You know how cats almost always land on their feet. But what if cats never fell in the first place? Like, what if cats had wings? While this concept has been portrayed in art for years, it's not an entirely fictional idea.

Yep, sometimes cats have wings ... at least, it looks like they have wings, according to Messy Beast. Cats with wings are an integral part of myths for generations. Sphinxes have wings and a lion's body, and griffins have the body of a lion and an eagle's head and wings. But the idea of a domesticated cat with wings didn't flourish until later. Ripley's wrote that the poet Henry David Thoreau described a cat with long, hairy appendages he poetically called wings.

Of course, over the centuries, more and more reports of winged cats appear, most often than not as hoaxes. PetMD reported scientists in China discovered a cat with what seemed to be wings growing on its back. The cat, a mixed breed, started life typically, but then the fur on its back started growing out in a triangular shape. Discover Magazine said researchers think the cat developed mutations that were caused by the chemicals to which its mother was exposed. They thought it was because the cat lived in one of the most polluted cities in the country.
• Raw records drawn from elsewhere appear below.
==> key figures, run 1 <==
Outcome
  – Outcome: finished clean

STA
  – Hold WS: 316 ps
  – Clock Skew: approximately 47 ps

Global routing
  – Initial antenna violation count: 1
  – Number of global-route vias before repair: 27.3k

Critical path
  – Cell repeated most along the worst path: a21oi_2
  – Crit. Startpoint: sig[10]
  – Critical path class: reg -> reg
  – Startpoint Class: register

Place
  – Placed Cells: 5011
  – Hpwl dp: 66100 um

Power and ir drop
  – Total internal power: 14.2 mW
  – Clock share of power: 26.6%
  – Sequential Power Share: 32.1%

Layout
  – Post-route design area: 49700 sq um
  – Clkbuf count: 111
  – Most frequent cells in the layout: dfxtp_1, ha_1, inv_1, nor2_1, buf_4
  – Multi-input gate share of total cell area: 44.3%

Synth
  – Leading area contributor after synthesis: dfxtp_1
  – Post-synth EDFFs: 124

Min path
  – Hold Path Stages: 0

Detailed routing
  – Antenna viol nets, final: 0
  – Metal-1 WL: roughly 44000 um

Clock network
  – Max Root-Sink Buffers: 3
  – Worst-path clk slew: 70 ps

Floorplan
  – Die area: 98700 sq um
Cats will only lord it over people if they had real wings

Cats growing wings have a much broader explanation that accidental mutation from toxic environments. There may be medical reasons, wrote Messy Beast. While cats cannot grow wings, if cats don't maintain good grooming, their fur can become so matted that it can grow upward. The matted hair can either hang from the cat's side or stick up. If the cat suffers from hyperthyroidism, they can develop extremely matted fur. Another possible explanation is that the cat has supernumerary limbs or a conjoined twin that never fully developed. When cats have either a supernumerary limb (think of a sixth toe) it can look like something is growing out their backs that's still covered with fur, and even more so if the cat was supposed to have a conjoined twin.
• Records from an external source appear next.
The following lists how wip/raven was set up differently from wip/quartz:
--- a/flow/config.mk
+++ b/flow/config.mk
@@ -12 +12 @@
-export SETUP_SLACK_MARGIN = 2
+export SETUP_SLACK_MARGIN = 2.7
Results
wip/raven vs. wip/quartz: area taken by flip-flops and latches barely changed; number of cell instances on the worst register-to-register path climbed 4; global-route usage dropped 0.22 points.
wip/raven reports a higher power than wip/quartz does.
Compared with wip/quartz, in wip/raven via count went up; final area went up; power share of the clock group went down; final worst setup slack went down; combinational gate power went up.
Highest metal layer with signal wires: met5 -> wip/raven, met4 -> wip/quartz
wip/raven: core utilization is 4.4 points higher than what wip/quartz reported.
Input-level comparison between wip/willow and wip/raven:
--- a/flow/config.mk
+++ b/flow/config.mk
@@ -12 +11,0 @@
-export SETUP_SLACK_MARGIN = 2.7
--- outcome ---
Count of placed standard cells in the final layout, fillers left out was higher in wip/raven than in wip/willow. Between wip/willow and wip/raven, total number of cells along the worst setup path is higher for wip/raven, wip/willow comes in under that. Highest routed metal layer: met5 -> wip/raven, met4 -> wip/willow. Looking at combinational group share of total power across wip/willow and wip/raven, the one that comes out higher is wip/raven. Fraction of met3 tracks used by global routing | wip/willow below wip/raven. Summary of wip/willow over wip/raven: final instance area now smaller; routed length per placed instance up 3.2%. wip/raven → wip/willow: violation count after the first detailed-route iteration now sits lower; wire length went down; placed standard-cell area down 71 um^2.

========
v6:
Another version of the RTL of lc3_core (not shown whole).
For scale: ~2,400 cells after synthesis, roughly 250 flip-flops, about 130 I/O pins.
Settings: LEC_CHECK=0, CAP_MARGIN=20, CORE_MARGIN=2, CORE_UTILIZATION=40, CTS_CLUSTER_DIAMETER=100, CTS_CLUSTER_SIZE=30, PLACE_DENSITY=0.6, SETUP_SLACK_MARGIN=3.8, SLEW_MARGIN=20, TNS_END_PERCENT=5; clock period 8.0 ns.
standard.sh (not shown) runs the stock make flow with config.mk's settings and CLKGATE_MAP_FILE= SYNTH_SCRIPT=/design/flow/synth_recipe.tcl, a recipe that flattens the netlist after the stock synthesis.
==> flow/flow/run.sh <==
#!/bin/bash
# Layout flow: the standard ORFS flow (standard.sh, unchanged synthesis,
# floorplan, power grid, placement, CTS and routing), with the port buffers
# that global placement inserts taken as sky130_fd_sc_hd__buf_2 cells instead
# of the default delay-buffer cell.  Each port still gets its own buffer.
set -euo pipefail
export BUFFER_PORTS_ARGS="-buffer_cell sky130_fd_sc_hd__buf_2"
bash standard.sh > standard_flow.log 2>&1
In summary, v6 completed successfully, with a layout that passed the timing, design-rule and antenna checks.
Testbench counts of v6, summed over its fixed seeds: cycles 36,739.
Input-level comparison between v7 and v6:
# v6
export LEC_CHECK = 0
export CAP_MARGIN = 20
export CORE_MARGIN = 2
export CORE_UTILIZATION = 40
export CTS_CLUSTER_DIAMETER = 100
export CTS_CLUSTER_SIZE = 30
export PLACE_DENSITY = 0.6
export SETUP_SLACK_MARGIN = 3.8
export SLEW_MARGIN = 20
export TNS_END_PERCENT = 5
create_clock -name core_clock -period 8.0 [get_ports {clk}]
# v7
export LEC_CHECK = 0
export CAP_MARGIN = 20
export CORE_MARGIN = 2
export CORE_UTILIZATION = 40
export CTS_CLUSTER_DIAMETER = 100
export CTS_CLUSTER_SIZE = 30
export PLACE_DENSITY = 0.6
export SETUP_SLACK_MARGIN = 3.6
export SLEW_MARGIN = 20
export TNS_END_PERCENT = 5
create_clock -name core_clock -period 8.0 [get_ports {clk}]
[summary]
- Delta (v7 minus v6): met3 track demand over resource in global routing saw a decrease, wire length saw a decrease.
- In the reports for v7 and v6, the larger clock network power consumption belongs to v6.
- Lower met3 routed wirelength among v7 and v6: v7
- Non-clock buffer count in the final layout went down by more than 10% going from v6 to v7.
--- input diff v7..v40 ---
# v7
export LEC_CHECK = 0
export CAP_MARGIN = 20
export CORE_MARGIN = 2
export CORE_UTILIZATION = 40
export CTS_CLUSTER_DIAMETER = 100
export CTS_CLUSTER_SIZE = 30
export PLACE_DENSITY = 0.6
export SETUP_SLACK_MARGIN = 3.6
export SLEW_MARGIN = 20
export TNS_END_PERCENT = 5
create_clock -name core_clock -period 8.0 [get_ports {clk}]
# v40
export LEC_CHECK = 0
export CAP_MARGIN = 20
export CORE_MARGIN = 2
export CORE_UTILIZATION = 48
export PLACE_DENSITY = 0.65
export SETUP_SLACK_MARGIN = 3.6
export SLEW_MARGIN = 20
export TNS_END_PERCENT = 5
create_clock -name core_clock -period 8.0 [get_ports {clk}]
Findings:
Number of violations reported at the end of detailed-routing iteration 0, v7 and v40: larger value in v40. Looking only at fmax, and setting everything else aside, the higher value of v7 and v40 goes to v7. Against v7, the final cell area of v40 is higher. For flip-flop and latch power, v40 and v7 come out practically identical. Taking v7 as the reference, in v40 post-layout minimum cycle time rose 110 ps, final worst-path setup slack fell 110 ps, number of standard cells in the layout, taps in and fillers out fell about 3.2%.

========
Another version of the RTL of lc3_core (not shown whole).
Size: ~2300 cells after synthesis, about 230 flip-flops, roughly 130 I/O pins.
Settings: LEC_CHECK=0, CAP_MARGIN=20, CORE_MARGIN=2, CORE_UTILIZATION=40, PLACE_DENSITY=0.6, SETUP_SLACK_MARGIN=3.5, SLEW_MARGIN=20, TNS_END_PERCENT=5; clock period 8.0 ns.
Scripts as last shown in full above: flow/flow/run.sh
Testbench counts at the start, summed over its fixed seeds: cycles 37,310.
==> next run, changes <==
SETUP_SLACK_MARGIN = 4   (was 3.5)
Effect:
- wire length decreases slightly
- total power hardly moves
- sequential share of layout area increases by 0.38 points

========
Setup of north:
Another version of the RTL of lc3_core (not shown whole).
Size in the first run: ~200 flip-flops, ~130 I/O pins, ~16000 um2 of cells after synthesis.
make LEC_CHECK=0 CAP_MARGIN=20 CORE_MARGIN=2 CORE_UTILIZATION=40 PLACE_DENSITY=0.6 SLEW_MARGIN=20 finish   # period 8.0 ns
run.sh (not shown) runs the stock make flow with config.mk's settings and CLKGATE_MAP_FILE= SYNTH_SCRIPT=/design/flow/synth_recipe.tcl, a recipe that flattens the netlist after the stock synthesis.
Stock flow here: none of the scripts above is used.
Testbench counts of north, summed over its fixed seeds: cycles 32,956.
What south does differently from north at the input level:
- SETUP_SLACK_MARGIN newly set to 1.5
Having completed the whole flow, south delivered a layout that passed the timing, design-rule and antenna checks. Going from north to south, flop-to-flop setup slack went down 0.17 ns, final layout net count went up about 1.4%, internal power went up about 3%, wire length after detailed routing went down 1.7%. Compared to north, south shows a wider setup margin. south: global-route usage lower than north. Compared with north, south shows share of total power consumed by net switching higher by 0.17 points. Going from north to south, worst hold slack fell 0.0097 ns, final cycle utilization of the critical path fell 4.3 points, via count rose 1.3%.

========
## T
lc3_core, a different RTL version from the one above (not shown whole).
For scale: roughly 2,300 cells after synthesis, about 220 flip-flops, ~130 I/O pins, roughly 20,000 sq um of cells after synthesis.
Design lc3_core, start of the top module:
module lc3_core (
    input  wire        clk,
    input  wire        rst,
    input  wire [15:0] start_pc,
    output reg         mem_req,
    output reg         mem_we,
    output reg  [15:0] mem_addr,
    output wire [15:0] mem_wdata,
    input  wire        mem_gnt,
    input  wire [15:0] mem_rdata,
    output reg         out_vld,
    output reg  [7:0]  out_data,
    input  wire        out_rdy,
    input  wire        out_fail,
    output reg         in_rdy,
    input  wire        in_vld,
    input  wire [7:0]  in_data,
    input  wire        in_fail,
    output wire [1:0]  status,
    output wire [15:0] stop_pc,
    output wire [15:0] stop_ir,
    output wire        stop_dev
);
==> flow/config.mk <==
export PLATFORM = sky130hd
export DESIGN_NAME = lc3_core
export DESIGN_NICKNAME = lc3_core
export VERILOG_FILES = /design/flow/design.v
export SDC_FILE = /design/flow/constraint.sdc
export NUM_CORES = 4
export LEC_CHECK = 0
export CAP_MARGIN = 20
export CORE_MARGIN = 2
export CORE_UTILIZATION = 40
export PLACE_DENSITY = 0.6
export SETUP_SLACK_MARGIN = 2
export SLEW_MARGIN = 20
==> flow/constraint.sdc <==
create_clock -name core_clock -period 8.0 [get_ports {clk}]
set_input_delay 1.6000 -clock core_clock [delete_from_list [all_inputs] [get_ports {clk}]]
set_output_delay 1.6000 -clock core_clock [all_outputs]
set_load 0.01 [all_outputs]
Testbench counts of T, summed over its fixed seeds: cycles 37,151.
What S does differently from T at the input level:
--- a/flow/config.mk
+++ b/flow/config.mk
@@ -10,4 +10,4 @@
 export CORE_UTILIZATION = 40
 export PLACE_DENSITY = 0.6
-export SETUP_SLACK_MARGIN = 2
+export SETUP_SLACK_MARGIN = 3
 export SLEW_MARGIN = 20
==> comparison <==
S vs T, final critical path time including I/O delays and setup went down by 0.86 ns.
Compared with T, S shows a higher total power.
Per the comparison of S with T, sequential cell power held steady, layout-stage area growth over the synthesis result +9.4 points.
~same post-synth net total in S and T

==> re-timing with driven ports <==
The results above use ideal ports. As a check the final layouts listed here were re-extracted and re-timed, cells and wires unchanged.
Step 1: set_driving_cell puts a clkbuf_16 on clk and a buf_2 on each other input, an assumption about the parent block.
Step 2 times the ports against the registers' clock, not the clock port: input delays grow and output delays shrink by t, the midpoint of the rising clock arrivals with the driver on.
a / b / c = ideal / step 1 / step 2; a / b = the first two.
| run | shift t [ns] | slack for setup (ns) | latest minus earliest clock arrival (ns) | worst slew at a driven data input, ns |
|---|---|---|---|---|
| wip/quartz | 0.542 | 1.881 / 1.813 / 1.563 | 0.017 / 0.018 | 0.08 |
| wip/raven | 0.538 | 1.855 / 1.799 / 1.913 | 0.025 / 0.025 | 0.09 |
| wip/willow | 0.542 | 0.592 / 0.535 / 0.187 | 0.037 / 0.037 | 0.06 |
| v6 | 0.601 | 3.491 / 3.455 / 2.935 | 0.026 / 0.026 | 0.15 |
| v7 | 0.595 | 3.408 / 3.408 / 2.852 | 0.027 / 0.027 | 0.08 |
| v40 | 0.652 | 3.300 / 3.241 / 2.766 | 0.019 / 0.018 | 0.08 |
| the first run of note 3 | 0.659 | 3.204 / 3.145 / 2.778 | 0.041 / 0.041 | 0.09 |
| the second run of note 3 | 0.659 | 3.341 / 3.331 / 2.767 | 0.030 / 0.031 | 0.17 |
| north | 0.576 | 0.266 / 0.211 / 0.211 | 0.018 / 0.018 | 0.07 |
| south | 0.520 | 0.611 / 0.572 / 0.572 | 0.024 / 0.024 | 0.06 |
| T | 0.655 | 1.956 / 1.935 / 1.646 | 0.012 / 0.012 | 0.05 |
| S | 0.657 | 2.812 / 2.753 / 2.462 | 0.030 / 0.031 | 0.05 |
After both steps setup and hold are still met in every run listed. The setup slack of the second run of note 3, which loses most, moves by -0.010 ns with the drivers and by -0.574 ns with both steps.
The third possible explanation involves something called feline cutaneous asthenia, a disease related to Ehlers-Danlos syndrome in humans that causes elastic skin. The cat can actively move the skin on their back or shoulders, making it look like they're unfurling wings and moving them. Cats with feline cutaneous asthenia can sometimes develop flaps of skin that are still covered in fur but can be torn off without damage.

So cats don't exactly grow wings; it only appears that way to clueless humans. But that's okay. They still have more lives than we humans anyway.